> **TASK PROMPT**
Repeat the lines below exactly as written, please, from the line with "Insertion delay of" to the line with "H-tree lvl count", both lines included, and no others.

> **INFORMATION GIVEN**
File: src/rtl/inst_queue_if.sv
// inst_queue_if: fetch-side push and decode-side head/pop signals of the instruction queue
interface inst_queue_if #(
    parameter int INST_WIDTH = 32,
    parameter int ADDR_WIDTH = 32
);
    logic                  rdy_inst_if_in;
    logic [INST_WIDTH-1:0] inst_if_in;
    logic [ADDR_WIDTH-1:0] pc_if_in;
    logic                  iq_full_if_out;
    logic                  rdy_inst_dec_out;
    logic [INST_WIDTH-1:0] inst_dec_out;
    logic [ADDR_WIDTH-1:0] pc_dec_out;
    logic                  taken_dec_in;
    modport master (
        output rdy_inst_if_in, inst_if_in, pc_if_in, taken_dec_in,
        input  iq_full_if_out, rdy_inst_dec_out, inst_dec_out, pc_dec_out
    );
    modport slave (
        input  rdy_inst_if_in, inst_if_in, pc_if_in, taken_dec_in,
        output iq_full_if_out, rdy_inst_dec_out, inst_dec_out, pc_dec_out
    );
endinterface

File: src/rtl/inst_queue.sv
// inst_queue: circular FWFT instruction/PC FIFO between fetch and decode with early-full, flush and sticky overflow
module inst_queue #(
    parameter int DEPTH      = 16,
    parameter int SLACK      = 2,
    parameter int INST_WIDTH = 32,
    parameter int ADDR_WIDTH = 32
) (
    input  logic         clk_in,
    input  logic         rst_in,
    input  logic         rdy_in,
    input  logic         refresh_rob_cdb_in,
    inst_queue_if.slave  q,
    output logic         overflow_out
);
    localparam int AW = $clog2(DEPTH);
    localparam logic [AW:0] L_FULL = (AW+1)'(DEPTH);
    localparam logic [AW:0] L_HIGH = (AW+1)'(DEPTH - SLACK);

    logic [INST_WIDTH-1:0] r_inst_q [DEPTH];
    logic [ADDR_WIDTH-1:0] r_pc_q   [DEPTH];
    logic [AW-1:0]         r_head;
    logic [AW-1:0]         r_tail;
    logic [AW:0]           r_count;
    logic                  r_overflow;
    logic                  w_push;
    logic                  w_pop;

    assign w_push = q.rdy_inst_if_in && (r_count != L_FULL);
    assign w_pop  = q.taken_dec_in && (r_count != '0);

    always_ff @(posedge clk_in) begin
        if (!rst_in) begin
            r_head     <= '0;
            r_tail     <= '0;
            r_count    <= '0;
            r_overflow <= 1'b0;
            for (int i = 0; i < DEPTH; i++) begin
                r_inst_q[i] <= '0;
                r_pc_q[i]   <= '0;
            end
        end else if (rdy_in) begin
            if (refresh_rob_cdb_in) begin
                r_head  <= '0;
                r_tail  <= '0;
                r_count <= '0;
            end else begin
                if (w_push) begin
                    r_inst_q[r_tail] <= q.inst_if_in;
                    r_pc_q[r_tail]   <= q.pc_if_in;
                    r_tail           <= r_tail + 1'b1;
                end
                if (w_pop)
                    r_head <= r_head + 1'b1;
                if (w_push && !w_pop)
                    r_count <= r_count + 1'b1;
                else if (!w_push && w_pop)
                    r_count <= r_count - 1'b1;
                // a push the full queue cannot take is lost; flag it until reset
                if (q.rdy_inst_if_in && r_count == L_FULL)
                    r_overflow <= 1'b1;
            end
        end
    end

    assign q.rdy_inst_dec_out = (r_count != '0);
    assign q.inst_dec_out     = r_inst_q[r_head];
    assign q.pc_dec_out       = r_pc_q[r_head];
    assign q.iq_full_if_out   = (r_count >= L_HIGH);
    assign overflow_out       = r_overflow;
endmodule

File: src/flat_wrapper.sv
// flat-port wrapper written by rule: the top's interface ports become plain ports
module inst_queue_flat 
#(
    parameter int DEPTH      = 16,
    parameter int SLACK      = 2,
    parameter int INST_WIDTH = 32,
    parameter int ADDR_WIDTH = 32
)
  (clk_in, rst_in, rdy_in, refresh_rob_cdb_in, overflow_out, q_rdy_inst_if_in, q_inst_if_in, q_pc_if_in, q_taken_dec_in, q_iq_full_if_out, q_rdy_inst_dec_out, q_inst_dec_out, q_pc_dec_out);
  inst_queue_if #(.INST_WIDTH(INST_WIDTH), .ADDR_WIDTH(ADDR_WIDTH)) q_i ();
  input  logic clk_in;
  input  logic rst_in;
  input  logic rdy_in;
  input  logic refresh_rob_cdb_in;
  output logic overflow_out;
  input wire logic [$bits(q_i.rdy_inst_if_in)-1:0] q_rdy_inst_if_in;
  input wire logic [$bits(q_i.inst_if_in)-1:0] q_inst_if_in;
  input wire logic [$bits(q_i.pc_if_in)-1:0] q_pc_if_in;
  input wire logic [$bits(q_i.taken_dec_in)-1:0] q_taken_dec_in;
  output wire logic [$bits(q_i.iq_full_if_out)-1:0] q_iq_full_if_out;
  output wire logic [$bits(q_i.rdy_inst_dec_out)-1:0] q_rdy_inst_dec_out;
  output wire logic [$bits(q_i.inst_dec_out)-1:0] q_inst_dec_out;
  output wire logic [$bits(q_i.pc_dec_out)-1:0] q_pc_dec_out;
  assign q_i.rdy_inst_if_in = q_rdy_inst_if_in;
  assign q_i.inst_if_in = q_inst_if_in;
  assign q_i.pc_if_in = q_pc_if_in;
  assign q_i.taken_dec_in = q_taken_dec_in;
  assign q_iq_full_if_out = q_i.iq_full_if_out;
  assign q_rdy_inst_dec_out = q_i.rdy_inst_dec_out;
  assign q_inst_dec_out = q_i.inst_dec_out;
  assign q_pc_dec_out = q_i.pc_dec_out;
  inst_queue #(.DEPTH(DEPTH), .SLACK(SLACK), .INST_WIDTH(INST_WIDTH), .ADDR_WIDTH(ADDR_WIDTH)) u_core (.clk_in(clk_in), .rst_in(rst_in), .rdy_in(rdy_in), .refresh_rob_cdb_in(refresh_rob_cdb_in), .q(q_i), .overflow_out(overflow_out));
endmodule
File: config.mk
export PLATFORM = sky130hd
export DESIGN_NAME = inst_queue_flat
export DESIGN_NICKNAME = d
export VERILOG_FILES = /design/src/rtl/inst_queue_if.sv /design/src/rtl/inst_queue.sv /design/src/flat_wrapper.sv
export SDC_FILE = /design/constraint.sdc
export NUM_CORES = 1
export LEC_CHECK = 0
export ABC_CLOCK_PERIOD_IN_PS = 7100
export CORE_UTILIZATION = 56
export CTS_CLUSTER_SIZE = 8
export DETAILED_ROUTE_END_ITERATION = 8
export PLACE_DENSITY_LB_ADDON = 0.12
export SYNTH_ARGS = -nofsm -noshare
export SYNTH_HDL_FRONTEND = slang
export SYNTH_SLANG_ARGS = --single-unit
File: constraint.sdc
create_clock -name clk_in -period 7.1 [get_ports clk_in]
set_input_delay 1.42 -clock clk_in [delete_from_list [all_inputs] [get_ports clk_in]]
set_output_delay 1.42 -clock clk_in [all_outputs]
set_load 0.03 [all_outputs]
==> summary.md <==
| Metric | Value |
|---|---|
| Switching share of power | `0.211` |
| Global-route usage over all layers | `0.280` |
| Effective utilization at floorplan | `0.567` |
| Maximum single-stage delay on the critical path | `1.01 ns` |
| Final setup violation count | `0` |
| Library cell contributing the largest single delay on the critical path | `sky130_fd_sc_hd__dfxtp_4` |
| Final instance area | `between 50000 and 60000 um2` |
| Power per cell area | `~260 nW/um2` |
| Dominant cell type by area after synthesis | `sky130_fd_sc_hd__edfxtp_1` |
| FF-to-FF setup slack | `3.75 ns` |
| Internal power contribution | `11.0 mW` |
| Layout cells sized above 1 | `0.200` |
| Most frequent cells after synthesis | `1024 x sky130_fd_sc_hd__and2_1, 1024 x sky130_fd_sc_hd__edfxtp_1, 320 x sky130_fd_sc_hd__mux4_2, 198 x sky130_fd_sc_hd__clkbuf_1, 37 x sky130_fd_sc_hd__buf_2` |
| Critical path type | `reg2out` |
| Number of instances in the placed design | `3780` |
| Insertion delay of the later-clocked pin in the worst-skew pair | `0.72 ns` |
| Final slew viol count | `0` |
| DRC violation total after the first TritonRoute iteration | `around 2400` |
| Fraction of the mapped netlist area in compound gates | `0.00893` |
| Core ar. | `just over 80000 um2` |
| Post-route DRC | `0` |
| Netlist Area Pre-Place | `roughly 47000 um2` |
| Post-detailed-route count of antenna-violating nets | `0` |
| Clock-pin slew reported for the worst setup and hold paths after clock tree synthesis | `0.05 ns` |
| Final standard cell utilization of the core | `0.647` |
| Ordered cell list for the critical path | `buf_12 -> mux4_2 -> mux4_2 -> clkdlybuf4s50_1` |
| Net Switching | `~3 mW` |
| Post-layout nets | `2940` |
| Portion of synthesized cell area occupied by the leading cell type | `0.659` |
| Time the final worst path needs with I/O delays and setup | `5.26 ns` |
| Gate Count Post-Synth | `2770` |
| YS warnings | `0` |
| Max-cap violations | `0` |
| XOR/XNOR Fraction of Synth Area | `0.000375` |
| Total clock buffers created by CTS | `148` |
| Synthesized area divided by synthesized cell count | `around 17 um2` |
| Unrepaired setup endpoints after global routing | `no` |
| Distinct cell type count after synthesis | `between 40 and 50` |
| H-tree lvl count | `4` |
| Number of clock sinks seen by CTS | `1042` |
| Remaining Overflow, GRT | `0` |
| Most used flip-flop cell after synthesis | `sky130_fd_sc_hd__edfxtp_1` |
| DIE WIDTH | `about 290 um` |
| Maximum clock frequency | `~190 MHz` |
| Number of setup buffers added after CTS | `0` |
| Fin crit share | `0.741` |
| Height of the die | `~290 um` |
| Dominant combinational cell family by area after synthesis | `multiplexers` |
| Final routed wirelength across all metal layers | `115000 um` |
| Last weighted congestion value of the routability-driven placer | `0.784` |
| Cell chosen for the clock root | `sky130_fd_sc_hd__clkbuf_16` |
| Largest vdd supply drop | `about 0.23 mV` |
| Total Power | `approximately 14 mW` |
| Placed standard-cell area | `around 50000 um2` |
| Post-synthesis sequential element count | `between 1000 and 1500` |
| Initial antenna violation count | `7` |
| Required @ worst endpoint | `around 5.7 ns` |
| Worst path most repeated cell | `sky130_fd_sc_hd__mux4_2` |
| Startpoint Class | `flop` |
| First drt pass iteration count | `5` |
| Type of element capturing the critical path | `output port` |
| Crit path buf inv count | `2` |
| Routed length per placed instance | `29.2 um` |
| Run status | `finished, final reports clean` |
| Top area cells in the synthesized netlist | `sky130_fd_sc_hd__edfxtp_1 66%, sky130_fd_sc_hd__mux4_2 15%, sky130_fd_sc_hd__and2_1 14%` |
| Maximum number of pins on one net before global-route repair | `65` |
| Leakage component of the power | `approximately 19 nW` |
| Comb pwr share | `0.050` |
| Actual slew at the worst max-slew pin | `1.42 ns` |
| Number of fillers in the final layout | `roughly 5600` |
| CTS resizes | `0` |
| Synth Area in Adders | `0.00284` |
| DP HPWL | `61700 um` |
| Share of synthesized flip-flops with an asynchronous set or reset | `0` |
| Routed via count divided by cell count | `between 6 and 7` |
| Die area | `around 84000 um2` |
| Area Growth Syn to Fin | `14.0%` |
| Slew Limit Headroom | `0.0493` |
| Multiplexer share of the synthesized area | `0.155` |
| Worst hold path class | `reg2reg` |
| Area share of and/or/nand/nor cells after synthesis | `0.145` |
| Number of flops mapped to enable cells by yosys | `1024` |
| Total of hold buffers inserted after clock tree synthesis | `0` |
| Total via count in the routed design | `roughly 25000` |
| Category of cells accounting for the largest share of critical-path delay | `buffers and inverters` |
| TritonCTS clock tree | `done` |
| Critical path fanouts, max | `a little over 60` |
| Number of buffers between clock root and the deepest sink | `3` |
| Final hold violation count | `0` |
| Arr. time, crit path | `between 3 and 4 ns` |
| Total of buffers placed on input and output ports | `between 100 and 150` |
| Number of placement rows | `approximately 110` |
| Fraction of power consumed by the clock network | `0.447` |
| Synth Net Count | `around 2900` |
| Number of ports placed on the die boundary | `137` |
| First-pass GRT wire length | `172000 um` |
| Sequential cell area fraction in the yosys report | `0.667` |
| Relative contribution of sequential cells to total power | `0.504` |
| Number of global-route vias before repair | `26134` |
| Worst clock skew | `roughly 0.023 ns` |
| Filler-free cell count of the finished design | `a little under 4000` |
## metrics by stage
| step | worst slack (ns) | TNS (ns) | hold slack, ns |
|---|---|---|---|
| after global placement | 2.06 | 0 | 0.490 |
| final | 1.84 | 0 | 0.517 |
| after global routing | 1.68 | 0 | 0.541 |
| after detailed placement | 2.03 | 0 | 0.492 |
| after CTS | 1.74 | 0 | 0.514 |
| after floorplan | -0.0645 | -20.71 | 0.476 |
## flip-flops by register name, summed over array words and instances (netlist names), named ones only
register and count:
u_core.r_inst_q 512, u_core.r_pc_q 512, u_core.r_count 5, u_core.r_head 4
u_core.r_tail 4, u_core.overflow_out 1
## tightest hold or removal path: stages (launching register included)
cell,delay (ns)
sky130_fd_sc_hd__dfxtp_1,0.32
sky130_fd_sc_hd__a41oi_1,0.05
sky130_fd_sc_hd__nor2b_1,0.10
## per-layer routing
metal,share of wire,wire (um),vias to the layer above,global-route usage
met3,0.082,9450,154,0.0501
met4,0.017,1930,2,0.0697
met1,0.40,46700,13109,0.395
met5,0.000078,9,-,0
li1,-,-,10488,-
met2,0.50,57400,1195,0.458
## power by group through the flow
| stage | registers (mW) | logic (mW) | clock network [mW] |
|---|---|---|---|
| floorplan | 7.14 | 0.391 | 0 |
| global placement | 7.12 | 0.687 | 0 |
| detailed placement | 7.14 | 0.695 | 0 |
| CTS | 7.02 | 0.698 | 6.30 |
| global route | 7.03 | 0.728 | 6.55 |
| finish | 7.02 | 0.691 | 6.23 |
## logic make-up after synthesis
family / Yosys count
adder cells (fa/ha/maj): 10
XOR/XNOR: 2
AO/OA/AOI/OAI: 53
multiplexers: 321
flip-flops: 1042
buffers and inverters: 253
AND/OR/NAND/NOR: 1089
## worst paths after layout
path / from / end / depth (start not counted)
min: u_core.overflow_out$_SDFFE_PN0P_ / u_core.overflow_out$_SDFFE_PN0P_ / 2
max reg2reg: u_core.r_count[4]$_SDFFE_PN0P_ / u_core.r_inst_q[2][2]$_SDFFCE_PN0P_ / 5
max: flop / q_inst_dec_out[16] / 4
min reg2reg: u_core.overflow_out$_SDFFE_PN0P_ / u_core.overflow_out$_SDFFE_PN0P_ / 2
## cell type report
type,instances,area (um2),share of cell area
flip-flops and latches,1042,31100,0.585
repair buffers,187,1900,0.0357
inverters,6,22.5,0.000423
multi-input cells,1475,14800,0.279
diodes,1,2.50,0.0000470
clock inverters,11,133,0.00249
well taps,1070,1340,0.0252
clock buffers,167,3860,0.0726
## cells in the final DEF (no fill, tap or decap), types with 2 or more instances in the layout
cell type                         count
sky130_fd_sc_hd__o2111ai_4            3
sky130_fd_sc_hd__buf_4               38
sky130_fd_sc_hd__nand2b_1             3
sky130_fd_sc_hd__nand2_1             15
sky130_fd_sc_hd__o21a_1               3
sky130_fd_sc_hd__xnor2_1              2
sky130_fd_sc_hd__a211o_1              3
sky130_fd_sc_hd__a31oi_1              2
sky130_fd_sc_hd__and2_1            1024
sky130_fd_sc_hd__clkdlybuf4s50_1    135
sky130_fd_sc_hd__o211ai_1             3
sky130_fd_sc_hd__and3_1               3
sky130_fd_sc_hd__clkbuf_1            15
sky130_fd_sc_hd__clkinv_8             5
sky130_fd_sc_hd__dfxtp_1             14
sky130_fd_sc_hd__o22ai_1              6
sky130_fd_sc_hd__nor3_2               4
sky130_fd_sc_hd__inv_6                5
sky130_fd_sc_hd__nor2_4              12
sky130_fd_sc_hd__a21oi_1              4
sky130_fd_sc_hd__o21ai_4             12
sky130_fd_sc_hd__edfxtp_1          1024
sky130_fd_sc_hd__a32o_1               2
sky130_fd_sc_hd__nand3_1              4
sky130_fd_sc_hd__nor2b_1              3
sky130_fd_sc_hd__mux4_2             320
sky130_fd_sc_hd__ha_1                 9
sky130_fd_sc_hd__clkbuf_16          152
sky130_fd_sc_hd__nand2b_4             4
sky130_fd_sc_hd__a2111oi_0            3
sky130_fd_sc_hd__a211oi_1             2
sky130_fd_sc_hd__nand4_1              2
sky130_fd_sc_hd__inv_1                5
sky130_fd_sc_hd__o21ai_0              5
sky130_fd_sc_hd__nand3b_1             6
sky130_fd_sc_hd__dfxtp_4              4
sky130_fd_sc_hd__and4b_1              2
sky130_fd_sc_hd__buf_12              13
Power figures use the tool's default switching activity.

> **WRITTEN ANSWER**
| Insertion delay of the later-clocked pin in the worst-skew pair | `0.72 ns` |
| Final slew viol count | `0` |
| DRC violation total after the first TritonRoute iteration | `around 2400` |
| Fraction of the mapped netlist area in compound gates | `0.00893` |
| Core ar. | `just over 80000 um2` |
| Post-route DRC | `0` |
| Netlist Area Pre-Place | `roughly 47000 um2` |
| Post-detailed-route count of antenna-violating nets | `0` |
| Clock-pin slew reported for the worst setup and hold paths after clock tree synthesis | `0.05 ns` |
| Final standard cell utilization of the core | `0.647` |
| Ordered cell list for the critical path | `buf_12 -> mux4_2 -> mux4_2 -> clkdlybuf4s50_1` |
| Net Switching | `~3 mW` |
| Post-layout nets | `2940` |
| Portion of synthesized cell area occupied by the leading cell type | `0.659` |
| Time the final worst path needs with I/O delays and setup | `5.26 ns` |
| Gate Count Post-Synth | `2770` |
| YS warnings | `0` |
| Max-cap violations | `0` |
| XOR/XNOR Fraction of Synth Area | `0.000375` |
| Total clock buffers created by CTS | `148` |
| Synthesized area divided by synthesized cell count | `around 17 um2` |
| Unrepaired setup endpoints after global routing | `no` |
| Distinct cell type count after synthesis | `between 40 and 50` |
| H-tree lvl count | `4` |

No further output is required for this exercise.